気のせいか、最近ニコニコしていることが多く、「クラマチの朝練あるんだから、弁当をもっと早く作ってよ!」と、妻の弁当作りを毎朝煽りに煽っている、今日この頃です。(笑)
(※)3日間続くスポーツ大会+運動会のようなイベントで、学校の3大行事の一つ
ちなみに、今年一緒に踊る女の子は、去年の女の子とは違うとのことです。
そう言えば、去年もクラマチのことを記事にしたので、参考までリンクを貼っておきます。
↓(クリックして下さい!)↓
【都立中高一貫校】 クラマチと適性検査
去年の女の子とは、結局、どうも距離を縮めることができなかったようです。
恋バナ大好きな妻が、「あのかわいい子とはどうなったの?」とよく聞いていましたが、長男からは要領の得ない答えしか返ってきませんでした。
まあ、結局どうなったのかはよくわかりませんが、上手くいかなかったのは確かです。
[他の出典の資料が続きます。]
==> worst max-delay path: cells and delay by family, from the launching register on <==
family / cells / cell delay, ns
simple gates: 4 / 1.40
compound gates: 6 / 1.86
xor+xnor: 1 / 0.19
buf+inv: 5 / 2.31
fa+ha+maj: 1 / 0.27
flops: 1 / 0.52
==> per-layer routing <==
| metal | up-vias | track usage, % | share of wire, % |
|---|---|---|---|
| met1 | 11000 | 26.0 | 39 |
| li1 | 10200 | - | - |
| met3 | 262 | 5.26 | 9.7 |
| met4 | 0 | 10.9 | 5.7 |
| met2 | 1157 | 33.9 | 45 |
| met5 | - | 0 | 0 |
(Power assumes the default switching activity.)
## src/design/tsgd_pkg.sv

```systemverilog
// ----------------------------------------------------------------------------
// Three-phase sine gate driver package
// Shared constants, codes, record types and helper functions for the block.
// ----------------------------------------------------------------------------
`default_nettype none

package tsgd_pkg;

  // Sine table and phase accumulator geometry.
  localparam int TABLE_DEPTH = 720;
  localparam int IDX_W       = $clog2(TABLE_DEPTH);
  localparam int FRAC_W      = 16;
  localparam int ACC_W       = IDX_W + FRAC_W;
  localparam int WRAP_INT    = TABLE_DEPTH * 65536;

  localparam logic [ACC_W-1:0] ACC_WRAP   = ACC_W'(WRAP_INT);
  localparam logic [ACC_W-1:0] THIRD_TURN = ACC_W'(WRAP_INT / 3);
  localparam logic [ACC_W-1:0] TWO_THIRDS = ACC_W'((WRAP_INT / 3) * 2);

  // Frequency step per unit of speed, reduced into the accumulator range.
  localparam int PHASE_GAIN  = 17572;
  localparam int SPEED_RESET = 60;
  localparam logic [ACC_W-1:0] GAIN_STEP  = ACC_W'(PHASE_GAIN % WRAP_INT);
  localparam logic [ACC_W-1:0] STEP_RESET = ACC_W'((PHASE_GAIN * SPEED_RESET) % WRAP_INT);

  // Field widths fixed by the interface.
  localparam int GATE_W  = 6;
  localparam int DATA_W  = 8;
  localparam int INDEX_W = 10;

  localparam logic [GATE_W-1:0] GATE_ALL_OFF = '1;
  localparam logic [DATA_W-1:0] SPEED_MAX    = '1;
  localparam logic [DATA_W-1:0] SPEED_INIT   = DATA_W'(SPEED_RESET);

  // Configuration register reset values.
  localparam logic [DATA_W-1:0] UPPER_THR_RESET   = 8'd129;
  localparam logic [DATA_W-1:0] LOWER_THR_RESET   = 8'd125;
  localparam logic [DATA_W-1:0] UPPER_GUARD_RESET = 8'd200;
  localparam logic [DATA_W-1:0] LOWER_GUARD_RESET = 8'd10;

  // Result queue depth.
  localparam int RQ_DEPTH = 4;
  localparam int RQ_PTR_W = $clog2(RQ_DEPTH);

  typedef enum logic [1:0] {
    OP_TICK  = 2'd0,
    OP_POLL  = 2'd1,
    OP_WRITE = 2'd2,
    OP_NONE  = 2'd3
  } op_t;

  typedef enum logic [1:0] {
    REG_UPPER_THR   = 2'd0,
    REG_LOWER_THR   = 2'd1,
    REG_UPPER_GUARD = 2'd2,
    REG_LOWER_GUARD = 2'd3
  } reg_idx_t;

  typedef struct packed {
    logic [DATA_W-1:0] upper_thr;
    logic [DATA_W-1:0] lower_thr;
    logic [DATA_W-1:0] upper_guard;
    logic [DATA_W-1:0] lower_guard;
  } cfg_t;

  // One queued outcome: either a pair of gate words or a single one.
  typedef struct packed {
    logic              two;
    logic [GATE_W-1:0] gate_first;
    logic [GATE_W-1:0] gate_final;
    logic              enabled;
    logic [DATA_W-1:0] speed;
  } rec_t;

  typedef struct packed {
    logic tick_push;
    rec_t tick_rec;
    logic stat_push;
    rec_t stat_rec;
  } push_t;

  // Addition modulo the accumulator wrap; both operands are below the wrap.
  function automatic logic [ACC_W-1:0] wrap_add(input logic [ACC_W-1:0] a,
                                                input logic [ACC_W-1:0] b);
    logic [ACC_W:0] sum;
    sum = {1'b0, a} + {1'b0, b};
    if (sum >= {1'b0, ACC_WRAP}) begin
      sum = sum - {1'b0, ACC_WRAP};
    end
    return sum[ACC_W-1:0];
  endfunction

  // Subtraction modulo the accumulator wrap; both operands are below the wrap.
  function automatic logic [ACC_W-1:0] wrap_sub(input logic [ACC_W-1:0] a,
                                                input logic [ACC_W-1:0] b);
    logic [ACC_W-1:0] diff;
    diff = a - b;
    if (a < b) begin
      diff = diff + ACC_WRAP;
    end
    return diff;
  endfunction

  // Conducting sides of one phase: bit 0 high side, bit 1 low side.
  function automatic logic [1:0] phase_on(input logic [DATA_W-1:0] sample,
                                          input logic [DATA_W-1:0] upper,
                                          input logic [DATA_W-1:0] lower);
    logic hi_on;
    logic lo_on;
    hi_on = (sample > upper);
    lo_on = !hi_on && (sample < lower);
    return {lo_on, hi_on};
  endfunction

endpackage

`default_nettype wire

```

## src/design/tsgd_resq.sv

```systemverilog
// ----------------------------------------------------------------------------
// Result queue
// Holds item outcomes and presents them one result transfer at a time.
// ----------------------------------------------------------------------------
`default_nettype none

module tsgd_resq (
  input  wire logic                         clk,
  input  wire logic                         rst,
  input  wire tsgd_pkg::push_t              push,
  output logic                              rq_room,
  output logic                              out_valid,
  input  wire logic                         out_ready,
  output logic [tsgd_pkg::GATE_W-1:0]       gate_word,
  output logic                              last_of_run,
  output logic                              motor_enabled,
  output logic [tsgd_pkg::DATA_W-1:0]       speed_value
);

  tsgd_pkg::rec_t q [tsgd_pkg::RQ_DEPTH];

  logic [tsgd_pkg::RQ_PTR_W-1:0] wp, rp;
  logic [tsgd_pkg::RQ_PTR_W:0]   count, count_next;
  logic                          second;
  logic                          show_first;
  logic                          xfer;
  logic                          pop;
  logic [tsgd_pkg::RQ_PTR_W-1:0] stat_wp;
  logic [tsgd_pkg::RQ_PTR_W:0]   n_push;
  tsgd_pkg::rec_t                head;

  assign head       = q[rp];
  assign out_valid  = (count != '0);
  assign show_first = head.two && !second;
  assign xfer       = out_valid && out_ready;
  assign pop        = xfer && !show_first;

  assign gate_word     = show_first ? head.gate_first : head.gate_final;
  assign last_of_run   = !show_first;
  assign motor_enabled = head.enabled;
  assign speed_value   = head.speed;

  // Room for a finishing tick, a status outcome and one tick still in flight.
  assign rq_room = (count <= (tsgd_pkg::RQ_PTR_W+1)'(tsgd_pkg::RQ_DEPTH - 3));

  assign stat_wp    = push.tick_push ? wp + 1'b1 : wp;
  assign n_push     = (tsgd_pkg::RQ_PTR_W+1)'(push.tick_push) +
                      (tsgd_pkg::RQ_PTR_W+1)'(push.stat_push);
  assign count_next = count + n_push - (tsgd_pkg::RQ_PTR_W+1)'(pop);

  always_ff @(posedge clk) begin
    if (rst) begin
      wp     <= '0;
      rp     <= '0;
      count  <= '0;
      second <= 1'b0;
    end else begin
      wp    <= wp + n_push[tsgd_pkg::RQ_PTR_W-1:0];
      count <= count_next;
      if (pop) begin
        rp     <= rp + 1'b1;
        second <= 1'b0;
      end else if (xfer) begin
        second <= 1'b1;
      end
    end
    if (push.tick_push) begin
      q[wp] <= push.tick_rec;
    end
    if (push.stat_push) begin
      q[stat_wp] <= push.stat_rec;
    end
  end

endmodule

`default_nettype wire

```
`config.mk`:
```
export PLATFORM = sky130hd
export DESIGN_NAME = circular_deque
export DESIGN_NICKNAME = d
export VERILOG_FILES = /design/src/design/cdq_pkg.sv /design/src/design/circular_deque.sv /design/src/design/cdq_cell.sv
export SDC_FILE = /design/constraint.sdc
export NUM_CORES = 1
export LEC_CHECK = 0
export BUFFER_PORTS_ARGS = -buffer_cell sky130_fd_sc_hd__buf_4
export CORE_MARGIN = 2
export CORE_UTILIZATION = 50
export CTS_BUF_LIST = sky130_fd_sc_hd__clkbuf_8
export DETAILED_ROUTE_END_ITERATION = 8
export PLACE_DENSITY_LB_ADDON = 0.08
export SLEW_MARGIN = 20
export SYNTH_ARGS = -nofsm -noshare
export SYNTH_HDL_FRONTEND = slang
export SYNTH_SLANG_ARGS = --single-unit
```
`constraint.sdc`:
```
create_clock -name i_clk -period 13.05 [get_ports i_clk]
set_input_delay 0.6525 -clock i_clk [delete_from_list [all_inputs] [get_ports i_clk]]
set_output_delay 0.6525 -clock i_clk [all_outputs]
set_load 0.01 [all_outputs]
```
### src/hdl/cvb_queue.sv
`timescale 1ns / 1ps
// ----------------------------------------------------------------------------
// cvb_queue
// Short command queue between front and back.
// ----------------------------------------------------------------------------
module cvb_queue
   import cvb_pkg::*;
#(
   parameter int DEPTH = QUEUE_DEPTH
) (
   input  logic    clock,
   input  logic    reset,
   input  logic    push,
   input  cmd_type push_cmd,
   output logic    full,
   input  logic    pop,
   output cmd_type head,
   output logic    empty
);

   localparam int PW = (DEPTH > 1) ? $clog2(DEPTH) : 1;

   cmd_type          slots_ff [DEPTH];
   logic [PW-1:0]    wr_ff, wr_in, rd_ff, rd_in;
   logic [PW:0]      cnt_ff, cnt_in;

   assign full  = (cnt_ff == (PW + 1)'(DEPTH));
   assign empty = (cnt_ff == '0);
   assign head  = slots_ff[rd_ff];

   always_comb begin
      wr_in  = wr_ff;
      rd_in  = rd_ff;
      cnt_in = cnt_ff;
      if (push) begin
         wr_in = (wr_ff == PW'(DEPTH - 1)) ? '0 : wr_ff + 1'b1;
      end
      if (pop) begin
         rd_in = (rd_ff == PW'(DEPTH - 1)) ? '0 : rd_ff + 1'b1;
      end
      if (push && !pop) begin
         cnt_in = cnt_ff + 1'b1;
      end else if (pop && !push) begin
         cnt_in = cnt_ff - 1'b1;
      end
   end

   always_ff @(posedge clock) begin
      if (push) begin
         slots_ff[wr_ff] <= push_cmd;
      end
   end

   always_ff @(posedge clock) begin
      if (reset) begin
         wr_ff  <= '0;
         rd_ff  <= '0;
         cnt_ff <= '0;
      end else begin
         wr_ff  <= wr_in;
         rd_ff  <= rd_in;
         cnt_ff <= cnt_in;
      end
   end

endmodule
(笑)
一緒にダンスはしてくれたものの、それ以降はあまり相手にしてもらえなかったのでしょう。(笑)
さてと、今日は、こんな楽しい都立中高一貫校生活の関門にあたる「適性検査」について、ちょっと書いてみようと思います。
実はこの適性検査、よく見ると、学校毎に重視しているポイントが意外なほど違うものなのです。
★ 適性検査の出題傾向から見ていこう
よくご存じの方には退屈なスタートとなるかもしれませんが、適性検査の構成などを簡単に説明するところから話を始めたいと思います。
この都立中高一貫校の適性検査検査には、T・U・Vと3種類があります。
但し、半分弱の学校は、Vを行わず、T・Uだけの実施です。
また、明確に色分けするのは難しいのですが、T・U・Vの出題傾向は次のようになります。
まずここは、enaの説明を借用してみたいと思います。
< enaの言う適性検査の出題傾向 >
適性検査種類 a | aaaTaaa | U⁽大問1⁾ | U⁽大問2⁾ | U⁽大問3⁾ | aaaVaaa |
---|---|---|---|---|---|
出題傾向 a | 作文 | 理系問題 | 文系問題 | 理系問題 | 理系問題 |
まず、適性検査Tというのは、基本、文章を読んで問いに答えていくという国語の問題です。
最後の問いには長文での回答を求めるため、enaでは「作文」と表現しているものと思います。
あと、桜修館のみ、絵や短文などを見せて、思ったことを自由に書かせる独特のスタイルですので、同じ適性検査Tと言っても、かなり内容が異なります。
続いて適性検査Uですが、enaの説明では、大問1〜3毎に理系・文系と分けています。
しかし、私の感覚で言わせて頂くと、全問、算数の能力をベースにした論理的な思考力を問うものです。
まあ、enaが大問2を文系と分類しているのは、受検を商品化して金の成る木にするためのカラクリでしょうかね。(笑)
大問2について、社会の要素がほんの少しあるなど理由で、enaは敢えて文系とし、「うちで作文・理系・文系をバランスよく勉強しないと合格できないよ!」という空気を醸成することで、多くの迷える家庭から講習代金を吸い取っているんでしょう。
おっと、enaを悪く言うつもりは毛頭ないので、これぐらいにしておきましょう。(笑)
最後に適性検査Vですが、学校毎に傾向もかなり異なるようで、一言では表現できません。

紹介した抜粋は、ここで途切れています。